──────── PROVIDED ENTRIES
Context: an optimization exercise on an open-source flow, tuned for small area and a short achievable clock period. The choices shown serve that exercise and are no tape-out recipe.
The RTL was checked by simulation tests, not by an equivalence proof against the original design.

## flow/design.v (module list and top-level ports; edited modules follow where they fit)
// module sig_multiplier: 1551 lines
// module fa_cell: 4 lines
// module ha_cell: 4 lines
// module norm_round: 95 lines
// module exp_exc_pack: 70 lines
// module fp_mul_top: 46 lines
module fp_mul_top
(
  input  logic        clk,
  input  logic        reset,
  input  logic [2:0]  r_mode,  
  input  logic [31:0] fp_x,
  input  logic [31:0] fp_y,
  output logic [31:0] fp_z,
  output logic        ovrf,
  output logic        udrf
);
  // ...
==> flow/flow/run.sh <==
#!/bin/bash
# Layout flow: the standard flow (standard.sh) with these changes:
#  - synthesis maps the design's fa_cell/ha_cell modules straight to the
#    library's full/half adder cells before flattening (ORFS's synth.tcl with
#    one techmap added after its hierarchy check), and skips Yosys's
#    extract_fa, so the rest of the adders are left to abc;
#  - abc maps with flow/abc.script, when the version has one;
#  - the port buffers are buf_2 cells instead of the default delay buffers;
#  - make variables from flow/extra_vars.txt, when the version has one.
set -euo pipefail
here=$(pwd)

sed -e 's#^hierarchy -check -top \$::env(DESIGN_NAME)$#&\ntechmap -map '"$here"'/flow/adder_cells.v#' \
    -e 's#^  extract_fa {\*}\[dont_use_extract_fa_args\]$#  \# extract_fa skipped#' \
  "$FLOW_HOME/scripts/synth.tcl" > "$here/synth_adders.tcl"
grep -q adder_cells.v "$here/synth_adders.tcl"
grep -q "extract_fa skipped" "$here/synth_adders.tcl"
if [[ -f "$here/flow/abc.script" ]]; then
  sed -i 's#^  log_cmd abc {\*}\$abc_args$#  log_cmd abc {*}[lreplace $abc_args 1 1 '"$here"'/flow/abc.script]#' "$here/synth_adders.tcl"
  grep -q "flow/abc.script" "$here/synth_adders.tcl"
fi
sed 's#source \$::env(SCRIPTS_DIR)/synth.tcl#source '"$here"'/synth_adders.tcl#' \
  "$here/synth_recipe.tcl" > "$here/synth_recipe_adders.tcl"
grep -q synth_adders.tcl "$here/synth_recipe_adders.tcl"
# extra make variables, from flow/extra_vars.txt if present (one NAME=value per line)
extra=""
if [[ -f "$here/flow/extra_vars.txt" ]]; then
  extra=$(grep -E '^[A-Z_]+=[^ ]+$' "$here/flow/extra_vars.txt" | tr '\n' ' ')
fi
sed -e 's#SYNTH_SCRIPT=[^ ]*#SYNTH_SCRIPT='"$here"'/synth_recipe_adders.tcl#' \
    -e 's#"\${@:-finish}"#'"$extra"'"${@:-finish}"#' \
  "$here/standard.sh" > "$here/standard_adders.sh"
grep -q synth_recipe_adders.tcl "$here/standard_adders.sh"

port_buffer=sky130_fd_sc_hd__buf_2
export BUFFER_PORTS_ARGS="-buffer_cell $port_buffer"
bash "$here/standard_adders.sh" > "$here/flow.log" 2>&1
==> flow/flow/abc.script <==
strash
balance
rewrite
refactor
balance
rewrite
rewrite -z
balance
refactor -z
rewrite -z
balance
dch
map -B 0.9
topo
stime -c
buffer -c
upsize -c
dnsize -c
==> flow/flow/adder_cells.v <==
// maps the design's fa_cell and ha_cell modules to the library adder cells
module fa_cell (input a, input b, input ci, output s, output co);
  sky130_fd_sc_hd__fa_1 _TECHMAP_REPLACE_ (.A(a), .B(b), .CIN(ci), .SUM(s), .COUT(co));
endmodule

module ha_cell (input a, input b, output s, output co);
  sky130_fd_sc_hd__ha_1 _TECHMAP_REPLACE_ (.A(a), .B(b), .SUM(s), .COUT(co));
endmodule
==> flow/standard.sh <==
#!/bin/bash
# synth_recipe.tcl (not shown) runs the flow's synth.tcl, then flattens the netlist and writes it again
# the make line also repeats each setting of config.mk as NAME=value (left out here)
make -C /OpenROAD-flow-scripts/flow DESIGN_CONFIG=/design/flow/config.mk WORK_HOME=/design/flow/orfs CLKGATE_MAP_FILE= SYNTH_SCRIPT=/design/flow/synth_recipe.tcl "${@:-finish}"
==> flow/config.mk <==
export PLATFORM = sky130hd
export DESIGN_NAME = fp_mul_top
export DESIGN_NICKNAME = fp_mul_top
export VERILOG_FILES = /design/flow/design.v
export SDC_FILE = /design/flow/constraint.sdc
export NUM_CORES = 4
export LEC_CHECK = 0
export ABC_AREA = 1
export CAP_MARGIN = 20
export CORE_MARGIN = 2
export CORE_UTILIZATION = 40
export SETUP_SLACK_MARGIN = 5
export SLEW_MARGIN = 20
==> flow/constraint.sdc <==
create_clock -name core_clock -period 14.5 [get_ports {clk}]
set_input_delay 2.9000 -clock core_clock [delete_from_list [all_inputs] [get_ports {clk}]]
set_output_delay 2.9000 -clock core_clock [all_outputs]
set_load 0.01 [all_outputs]
==> impl_metrics.env, run 1 <==
export IMPL_synth_top_family_by_area="adder cells"
export IMPL_taps=525
export IMPL_clk_share=0.00969
export IMPL_cp_depth=29
export IMPL_seq_area_um2=681
export IMPL_overflow=0
export IMPL_cp_num_buf_inv=5
export IMPL_synth_most_common_cell="nand2_1"
export IMPL_n_fill_cell=4066
export IMPL_synth_compound_gate_area_share=0.155
export IMPL_synth_top_area_cell="fa_1"
export IMPL_die_area_mm2=0.0419
export IMPL_clk_path_buf_depth=2
export IMPL_tritoncts="yes"
export IMPL_postRouteAntennaNets=0
export IMPL_use_met3=0.0509
export IMPL_synth_area_mm2=0.0161
export IMPL_grt_total_usage=0.273
export IMPL_seq_area_frac=0.0387
export IMPL_outcome="complete, no violations"
export IMPL_synth_commonest_cells="483 x nand2_1, 279 x xor2_1, 256 x fa_1"
export IMPL_cts_sinks=34
export IMPL_crit_path_start_kind="input port"
export IMPL_most_common_layout_cells="470 x nand2_1, 277 x xor2_1, 256 x fa_1"
export IMPL_setup_viol=0
export IMPL_cp_slowest_stage_delay_ps=560
export IMPL_met1_usage=0.374
export IMPL_routed_wl_um=58000
export IMPL_seq_cells=34
export IMPL_synthSimpleGateAreaFrac=0.219
export IMPL_cp_required_ps=14710
export IMPL_synth_edff_count=0
export IMPL_rows=73
export IMPL_critPathMaxFanout=22
export IMPL_synthArstFlopShare=0
export IMPL_met1_length_um=24700
export IMPL_buffer_area_frac=0.0470
export IMPL_layout_commonest_cell="nand2_1"
export IMPL_end_kind="flip-flop"
export IMPL_design_area_mm2=0.0176
==> run 2: changes to the inputs <==
--- a/flow/config.mk
+++ b/flow/config.mk
@@ -9,5 +9,6 @@
 export CAP_MARGIN = 20
 export CORE_MARGIN = 2
-export CORE_UTILIZATION = 40
+export CORE_UTILIZATION = 55
+export PLACE_DENSITY = 0.7
 export SETUP_SLACK_MARGIN = 5
 export SLEW_MARGIN = 20
==> impl_metrics.env, run 2 <==
export IMPL_synthMuxAreaShare=0
export IMPL_cts_inserted_buffers=5
export IMPL_avgSynthCellArea_um2=7.34
export IMPL_arrival_ps=9420
export IMPL_grt_start_max_net_pins=27
export IMPL_ys_seq_area_frac=0.0422
export IMPL_routed_wl_um=56300
export IMPL_cts_sinks=34
export IMPL_slew_viol_final=0
export IMPL_cap_viol_max_count=0
export IMPL_cp_slowest_stage_delay_ps=530
export IMPL_crit_path_start_kind="input port"
export IMPL_grt_total_usage=0.358
export IMPL_seq_area_um2=681
export IMPL_syn_inst=2196
export IMPL_outcome="complete, no violations"
export IMPL_synth_commonest_cells="483 x nand2_1, 279 x xor2_1, 256 x fa_1"
export IMPL_synth_nets=2551
export IMPL_postRouteAntennaNets=0
export IMPL_synth_top_family_by_area="adder cells"
export IMPL_yosys_warnings=7
export IMPL_synth_top_area_frac=0.318
export IMPL_tritoncts="yes"
export IMPL_rows=62
export IMPL_start_util=0.560
export IMPL_coreArea_mm2=0.0288
export IMPL_min_path_cells=4
export IMPL_worst_slack_ps=5290
export IMPL_drive_gt1_frac=0.107
export IMPL_pre_cts_ws_ps=4690
export IMPL_hold_buffers=0
export IMPL_end_kind="flip-flop"
export IMPL_critPathMaxFanout=22
export IMPL_h_tree_depth=2
export IMPL_io_pins=103
export IMPL_critPathSlowestCell="fa_1"
export IMPL_reg_top3="exp_exc_pack_inst.fp_z x32, exp_exc_pack_inst.ovrf x1, exp_exc_pack_inst.udrf x1"
export IMPL_finalCritPeriodShare=0.635
export IMPL_die_area_mm2=0.0307
export IMPL_die_w_um=175
export IMPL_tightest_slew_ps=757
export IMPL_grt_first_pass_wirelength_um=85500
export IMPL_die_y_um=175
export IMPL_cp_required_ps=14710
export IMPL_critical_path_top_delay_family="adder cells"
export IMPL_max_freq_ghz=0.109
export IMPL_setup_viol=0
export IMPL_synthArstFlopShare=0
export IMPL_synth_seq_cells=34
export IMPL_drc=0
export IMPL_synth_cell_type_count=47
export IMPL_drt_pre_antenna_iters=5
export IMPL_crit_path_frequent_cell="nand2_1"
export IMPL_cp_num_buf_inv=7
export IMPL_min_from="fp_x[31]"
export IMPL_root_buffer="clkbuf_16"
export IMPL_largest_reg_flops=32
export IMPL_tns_ps=0
export IMPL_hold_class="input port to flip-flop"
export IMPL_synth_compound_gate_area_share=0.155
export IMPL_grt_antenna_before_repair=0
export IMPL_diodes=0
export IMPL_post_synth_xor_area_fraction=0.160
export IMPL_fin_crit_ps=9210
export IMPL_gp_congestion=0.911
export IMPL_avgRoutedWirePerCell_um=21.7
export IMPL_synthSimpleGateAreaFrac=0.219
export IMPL_layout_commonest_cell="nand2_1"
export IMPL_synth_area_mm2=0.0161
export IMPL_syn_to_final_growth_pct=7.21
export IMPL_vias=16200
export IMPL_top_register="exp_exc_pack_inst.fp_z"
export IMPL_synth_area_leaders="fa_1 32%, xor2_1 15%, nand2_1 11%"
export IMPL_grt_pass1_vias=15600
export IMPL_dp_hpwl_um=41300
export IMPL_synthFlopType="dfxtp_1"
export IMPL_slew_headroom=0.490
export IMPL_most_common_layout_cells="473 x nand2_1, 278 x xor2_1, 256 x fa_1"
export IMPL_drt_vias_per_instance=6.22
export IMPL_n_fill_cell=2686
export IMPL_overflow=0
export IMPL_clk_path_buf_depth=2
export IMPL_synth_top_area_cell="fa_1"
export IMPL_rsz0062_at_grt="no"
export IMPL_numPortBuffers=102
export IMPL_synthAdderAreaFrac=0.341
export IMPL_multi_input_area_mm2=0.0143
export IMPL_synth_most_common_cell="nand2_1"
export IMPL_finalNetCount=2568
export IMPL_holdPathEnd="exp_exc_pack_inst.fp_z[31]$_SDFF_PP0_"
export IMPL_clk_pin_slew_worst_paths_ps=60
export IMPL_finalHoldViolCount=0
export IMPL_synth_edff_count=0
export IMPL_drtIter0Drc=1861
export IMPL_setup_worst_path_class="input port to flip-flop"
## run 2: changes by cell type in the layout (fill, tap and decap cells not counted), moves of 2 or more
cell,change
diode_2,-2
inv_1,+2
o21ai_0,+3
o21ai_4,-2
clkinvlp_4,-6
buf_6,+4
buf_4,-3
buf_8,-2
nand2_4,-2
nand2_1,+3
## run 2: routing by layer
metal / track usage / vias to the layer above / routed length (µm)
li1: - / 7292 / -
met2: 0.540 / 1144 / 24200
met4: 0.136 / 0 / 2290
met3: 0.0868 / 145 / 7100
met1: 0.498 / 7582 / 22700
met5: 0 / - / 0
## run 2: worst min-delay path, cell delays in order
cell	delay [ps]
buf_2	80
xor2_1	150
nand2_1	90
nor2_1	40
## run 2: worst max path at each step
stage	endpoint	from	cells past startpoint	slack, ps
finish	exp_exc_pack_inst.fp_z[11]$_SDFF_PP0_	fp_x[1]	34	5290
floorplan	exp_exc_pack_inst.fp_z[18]$_SDFF_PP0_	fp_x[3]	29	5780
detailed placement	exp_exc_pack_inst.fp_z[11]$_SDFF_PP0_	fp_x[1]	31	4690
CTS	exp_exc_pack_inst.fp_z[11]$_SDFF_PP0_	fp_x[1]	31	4970
global placement	exp_exc_pack_inst.fp_z[10]$_SDFF_PP0_	fp_x[1]	31	4660
global route	exp_exc_pack_inst.fp_z[8]$_SDFF_PP0_	fp_x[1]	31	5000
## run 2: area by class of cell
type                    count  area share
multi-input cells        1819       0.826
well taps                 384      0.0278
repair inverters            6     0.00253
inverters                 211      0.0472
flip-flops and latches     34      0.0394
repair buffers            136      0.0475
clock inverters             1     0.00174
clock buffers               6     0.00804
## run 2: cells by family after synthesis
family	after synthesis
xor+xnor	294
simple gates	828
flops	34
buf+inv	344
other cells	1
compound gates	409
fa+ha+maj	286
## run 2: what timing repair did
item,in CTS,in global routing
pin swaps,0,2
buffers inserted,0,16
gates cloned,0,7
endpoints found under the setup margin,9,33
resized for setup,2,62
## run 2: stage by stage
step                 util  hold WS, ps  std cells  area, µm²
floorplan               -         3100       2196      16100
global placement    0.581         3290       2567      16700
detailed placement  0.581         3290       2567      16700
CTS                 0.587         3020       2574      16900
global route        0.600         3050       2597      17300
finish              0.600         3030       2597      17300
==> run 3: changes to the inputs <==
--- a/flow/flow/abc.script
+++ b/flow/flow/abc.script
@@ -11,5 +11,5 @@
 balance
 dch
-map -B 0.9
+map
 topo
 stime -c
--- a/flow/config.mk
+++ b/flow/config.mk
@@ -10,5 +10,4 @@
 export CORE_MARGIN = 2
 export CORE_UTILIZATION = 55
-export PLACE_DENSITY = 0.7
 export SETUP_SLACK_MARGIN = 5
 export SLEW_MARGIN = 20
==> impl_metrics.env, run 3 <==
export IMPL_outcome="complete, no violations"
export IMPL_dp_hpwl_um=42500
export IMPL_ys_seq_area_frac=0.0419
export IMPL_start_util=0.562
export IMPL_min_path_cells=4
export IMPL_hold_class="input port to flip-flop"
export IMPL_postRouteAntennaNets=0
export IMPL_synthArstFlopShare=0
export IMPL_rsz0062_at_grt="no"
export IMPL_finalNetCount=2408
export IMPL_synth_area_leaders="fa_1 32%, xor2_1 14%, o22ai_1 10%"
export IMPL_layout_commonest_cell="o22ai_1"
export IMPL_most_common_layout_cells="270 x o22ai_1, 262 x xor2_1, 256 x fa_1"
export IMPL_fin_cells=2438
export IMPL_crit_path_frequent_cell="fa_1"
export IMPL_min_from="fp_x[31]"
export IMPL_synth_edff_count=0
export IMPL_syn_inst=2057
export IMPL_tritoncts="yes"
export IMPL_diodes=0
export IMPL_drive_gt1_frac=0.125
export IMPL_tns_ps=0
export IMPL_cap_viol_max_count=0
export IMPL_gr_max_usage_layer="met2"
export IMPL_holdPathEnd="exp_exc_pack_inst.fp_z[31]$_SDFF_PP0_"
export IMPL_met1_usage=0.471
export IMPL_setup_viol=0
export IMPL_grt_total_usage=0.356
export IMPL_synth_seq_cells=34
export IMPL_worst_slack_ps=5330
export IMPL_slew_headroom=0.351
export IMPL_cts_inserted_buffers=5
export IMPL_overflow=0
export IMPL_synth_area_mm2=0.0163
export IMPL_drt_pre_antenna_iters=7
export IMPL_die_area_mm2=0.0309
export IMPL_max_freq_ghz=0.109
export IMPL_synth_top_family_by_area="adder cells"
export IMPL_avgRoutedWirePerCell_um=22.3
export IMPL_vias=15700
export IMPL_finalCritPeriodShare=0.633
export IMPL_gp_congestion=0.918
export IMPL_cts_sinks=34
export IMPL_critPathMaxFanout=25
export IMPL_synth_top_area_frac=0.315
export IMPL_largest_reg_flops=32
export IMPL_fin_crit_ps=9170
export IMPL_die_w_um=176
export IMPL_critPathSlowestCell="fa_1"
export IMPL_finalHoldViolCount=0
export IMPL_grt_met2_usage=0.592
export IMPL_syn_to_final_growth_pct=5.92
export IMPL_avgSynthCellArea_um2=7.90
export IMPL_tightest_slew_ps=973
export IMPL_synth_nets=2412
export IMPL_synthSimpleGateAreaFrac=0.183
export IMPL_post_synth_xor_area_fraction=0.157
export IMPL_synth_top_area_cell="fa_1"
export IMPL_use_met3=0.0641
export IMPL_synthMuxAreaShare=0
export IMPL_setup_worst_path_class="input port to flip-flop"
export IMPL_n_fill_cell=2694
export IMPL_numPortBuffers=102
export IMPL_placedCellCount=2419
export IMPL_cp_slowest_stage_delay_ps=560
export IMPL_rows=62
export IMPL_arrival_ps=9380
export IMPL_synth_most_common_cell="o22ai_1"
export IMPL_pre_cts_ws_ps=4530
export IMPL_root_buffer="clkbuf_16"
export IMPL_routed_wl_um=54400
export IMPL_holdWs_ps=2910
export IMPL_drt_vias_per_instance=6.43
export IMPL_top_register="exp_exc_pack_inst.fp_z"
export IMPL_synth_cell_type_count=70
export IMPL_drtIter0Drc=1238
export IMPL_finish_utilization=0.595
export IMPL_grt_antenna_before_repair=0
export IMPL_die_y_um=176
export IMPL_end_kind="flip-flop"
export IMPL_io_pins=103
export IMPL_synth_compound_gate_area_share=0.214
export IMPL_crit_path_start_kind="input port"
export IMPL_coreArea_mm2=0.0289
export IMPL_reg_top3="exp_exc_pack_inst.fp_z x32, exp_exc_pack_inst.ovrf x1, exp_exc_pack_inst.udrf x1"
export IMPL_clk_pin_slew_worst_paths_ps=50
export IMPL_synth_commonest_cells="271 x o22ai_1, 264 x xor2_1, 257 x nand2_1"
export IMPL_grt_pass1_vias=15600
export IMPL_synthAdderAreaFrac=0.338
export IMPL_h_tree_depth=2
export IMPL_clk_path_buf_depth=2
export IMPL_synthFlopType="dfxtp_1"
export IMPL_drc=0
export IMPL_grt_start_max_net_pins=41
export IMPL_slew_viol_final=0
export IMPL_yosys_warnings=7
export IMPL_cp_required_ps=14710
export IMPL_grt_first_pass_wirelength_um=85600
[run 3: cell count changes after synthesis, sizes merged, moves of 13 or more]
cell,previous run,this run
nand2,495,265
inv,209,129
nand3,129,66
a21oi,43,84
nor2,142,175
o211ai,2,29
nand4,17,39
and2,3,24
o22ai,253,274
o2111ai,1,21
o21ai,73,60
xor2,279,266
[run 3: worst max-delay path by stage]
stage                        from                                    end  slack [ps]  depth (start not counted)
final                     fp_x[3]   exp_exc_pack_inst.fp_z[6]$_SDFF_PP0_        5330                         26
after global routing      fp_x[3]  exp_exc_pack_inst.fp_z[14]$_SDFF_PP0_        4960                         27
after CTS                 fp_x[3]   exp_exc_pack_inst.fp_z[8]$_SDFF_PP0_        5020                         27
after detailed placement  fp_x[3]  exp_exc_pack_inst.fp_z[17]$_SDFF_PP0_        4530                         26
after global placement    fp_x[3]  exp_exc_pack_inst.fp_z[22]$_SDFF_PP0_        4670                         26
after floorplan           fp_x[9]   exp_exc_pack_inst.fp_z[8]$_SDFF_PP0_        5750                         26
[run 3: final cells by class]
class,count,area [µm²],area share
multi-input cells,1750,14700,0.851
repair buffers,133,762,0.0443
flip-flops and latches,34,681,0.0395
inverters,129,488,0.0283
well taps,384,480,0.0279
clock buffers,7,143,0.00829
clock inverters,1,5.00,0.000291
[run 3: cells by family after synthesis]
group           count (synthesis)
xor+xnor                      288
simple gates                  643
buf+inv                       274
flops                          34
other cells                     1
compound gates                531
fa+ha+maj                     286
[run 3: critical path: cells and delay by family]
family                     cells  cell delay (ps)
AOI/OAI and AO/OA              7             1500
xor gates and xnor gates       1              110
adders and majority gates      5             2470
buffers and inverters          3              520
and+or+nand+nor               10             1870
[run 3: timing repair]
item / 4_1_cts / 5_1_grt
pin swaps: 2 / 5
hold buffers: 0 / 0
gates resized for setup: 4 / 40
gates cloned: 1 / 0
endpoints found under the setup margin: 23 / 33
buffers inserted: 2 / 8
[run 3: layer usage]
metal	wire length [µm]	vias to the layer above
met2	25800	727
met5	0	-
li1	-	7162
met4	2030	0
met3	4380	125
met1	22200	7653
[run 3: stage by stage]
step	area [µm²]
5_1_grt	17200
2_1_floorplan	16300
6_report	17200
3_3_place_gp	16800
4_1_cts	17000
3_5_place_dp	16800
==> run 4: changes to the inputs <==
--- a/flow/flow/abc.script
+++ b/flow/flow/abc.script
@@ -10,6 +10,6 @@
 rewrite -z
 balance
-dch
-map
+dch -f
+map -B 0.9
 topo
 stime -c
==> impl_metrics.env, run 4 <==
export IMPL_setup_viol=0
export IMPL_crit_path_frequent_cell="fa_1"
export IMPL_crit_path_start_kind="input port"
export IMPL_fin_crit_ps=9180
export IMPL_die_y_um=177
export IMPL_slew_viol_final=0
export IMPL_top_register="exp_exc_pack_inst.fp_z"
export IMPL_avgSynthCellArea_um2=7.41
export IMPL_most_common_layout_cells="476 x nand2_1, 274 x xor2_1, 256 x fa_1"
export IMPL_hold_class="input port to flip-flop"
export IMPL_grt_total_usage=0.363
export IMPL_cts_inserted_buffers=5
export IMPL_finalCritPeriodShare=0.633
export IMPL_ys_seq_area_frac=0.0413
export IMPL_syn_inst=2225
export IMPL_synth_top_area_cell="fa_1"
export IMPL_setup_worst_path_class="input port to flip-flop"
export IMPL_synth_commonest_cells="485 x nand2_1, 274 x xor2_1, 256 x fa_1"
export IMPL_multi_input_area_mm2=0.0146
export IMPL_outcome="complete, no violations"
export IMPL_end_kind="flip-flop"
export IMPL_critPathSlowestCell="fa_1"
export IMPL_grt_start_max_net_pins=30
export IMPL_gp_congestion=0.966
export IMPL_largest_reg_flops=32
export IMPL_postPlaceCellArea_mm2=0.0170
export IMPL_postRouteAntennaNets=0
export IMPL_startpoint="fp_x[11]"
export IMPL_tns_ps=0
export IMPL_tritoncts="yes"
export IMPL_vias=16100
export IMPL_synth_nets=2580
export IMPL_yosys_warnings=7
export IMPL_synth_area_leaders="fa_1 31%, xor2_1 15%, nand2_1 11%"
export IMPL_reg_top3="exp_exc_pack_inst.fp_z x32, exp_exc_pack_inst.ovrf x1, exp_exc_pack_inst.udrf x1"
export IMPL_cap_viol_max_count=0
export IMPL_cp_slowest_stage_delay_ps=520
export IMPL_root_buffer="clkbuf_16"
export IMPL_finalHoldViolCount=0
export IMPL_drtIter0Drc=1454
export IMPL_clk_path_buf_depth=2
export IMPL_coreArea_mm2=0.0296
export IMPL_hold_buffers=0
export IMPL_grt_antenna_before_repair=3
export IMPL_synthArstFlopShare=0
export IMPL_synth_top_area_frac=0.311
export IMPL_synth_seq_cells=34
export IMPL_start_util=0.558
export IMPL_grt_pass1_vias=16200
export IMPL_die_area_mm2=0.0314
export IMPL_synth_top_family_by_area="adder cells"
export IMPL_min_from="fp_x[31]"
export IMPL_synthFlopType="dfxtp_1"
export IMPL_synth_cell_type_count=50
export IMPL_drc=0
export IMPL_seq_area_um2=681
export IMPL_grt_first_pass_wirelength_um=87700
export IMPL_arrival_ps=9390
export IMPL_synthMuxAreaShare=0
export IMPL_overflow=0
export IMPL_drt_pre_antenna_iters=6
export IMPL_design_area_mm2=0.0175
export IMPL_drive_gt1_frac=0.119
export IMPL_die_w_um=177
export IMPL_finalNetCount=2589
export IMPL_numPortBuffers=102
export IMPL_synth_most_common_cell="nand2_1"
export IMPL_post_synth_xor_area_fraction=0.161
export IMPL_h_tree_depth=2
export IMPL_synthAdderAreaFrac=0.334
export IMPL_tightest_slew_ps=1070
export IMPL_io_pins=103
export IMPL_layout_commonest_cell="nand2_1"
export IMPL_max_freq_ghz=0.109
export IMPL_synth_area_mm2=0.0165
export IMPL_clk_pin_slew_worst_paths_ps=50
export IMPL_dp_hpwl_um=43600
export IMPL_synthSimpleGateAreaFrac=0.231
export IMPL_critPathMaxFanout=12
export IMPL_slew_headroom=0.284
export IMPL_drt_vias_per_instance=6.14
export IMPL_avgRoutedWirePerCell_um=21.7
export IMPL_syn_to_final_growth_pct=6.41
export IMPL_rsz0062_at_grt="no"
export IMPL_synth_edff_count=0
export IMPL_cts_sinks=34
export IMPL_synth_compound_gate_area_share=0.153
export IMPL_routed_wl_um=57100
export IMPL_rows=63
export IMPL_cp_required_ps=14710
export IMPL_n_fill_cell=2841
────────────────
Set down, word for word, each line from the top of the records above through the line with "left to abc;".

» EXERCISE ANSWER
Context: an optimization exercise on an open-source flow, tuned for small area and a short achievable clock period. The choices shown serve that exercise and are no tape-out recipe.
The RTL was checked by simulation tests, not by an equivalence proof against the original design.

## flow/design.v (module list and top-level ports; edited modules follow where they fit)
// module sig_multiplier: 1551 lines
// module fa_cell: 4 lines
// module ha_cell: 4 lines
// module norm_round: 95 lines
// module exp_exc_pack: 70 lines
// module fp_mul_top: 46 lines
module fp_mul_top
(
  input  logic        clk,
  input  logic        reset,
  input  logic [2:0]  r_mode,  
  input  logic [31:0] fp_x,
  input  logic [31:0] fp_y,
  output logic [31:0] fp_z,
  output logic        ovrf,
  output logic        udrf
);
  // ...
==> flow/flow/run.sh <==
#!/bin/bash
# Layout flow: the standard flow (standard.sh) with these changes:
#  - synthesis maps the design's fa_cell/ha_cell modules straight to the
#    library's full/half adder cells before flattening (ORFS's synth.tcl with
#    one techmap added after its hierarchy check), and skips Yosys's
#    extract_fa, so the rest of the adders are left to abc;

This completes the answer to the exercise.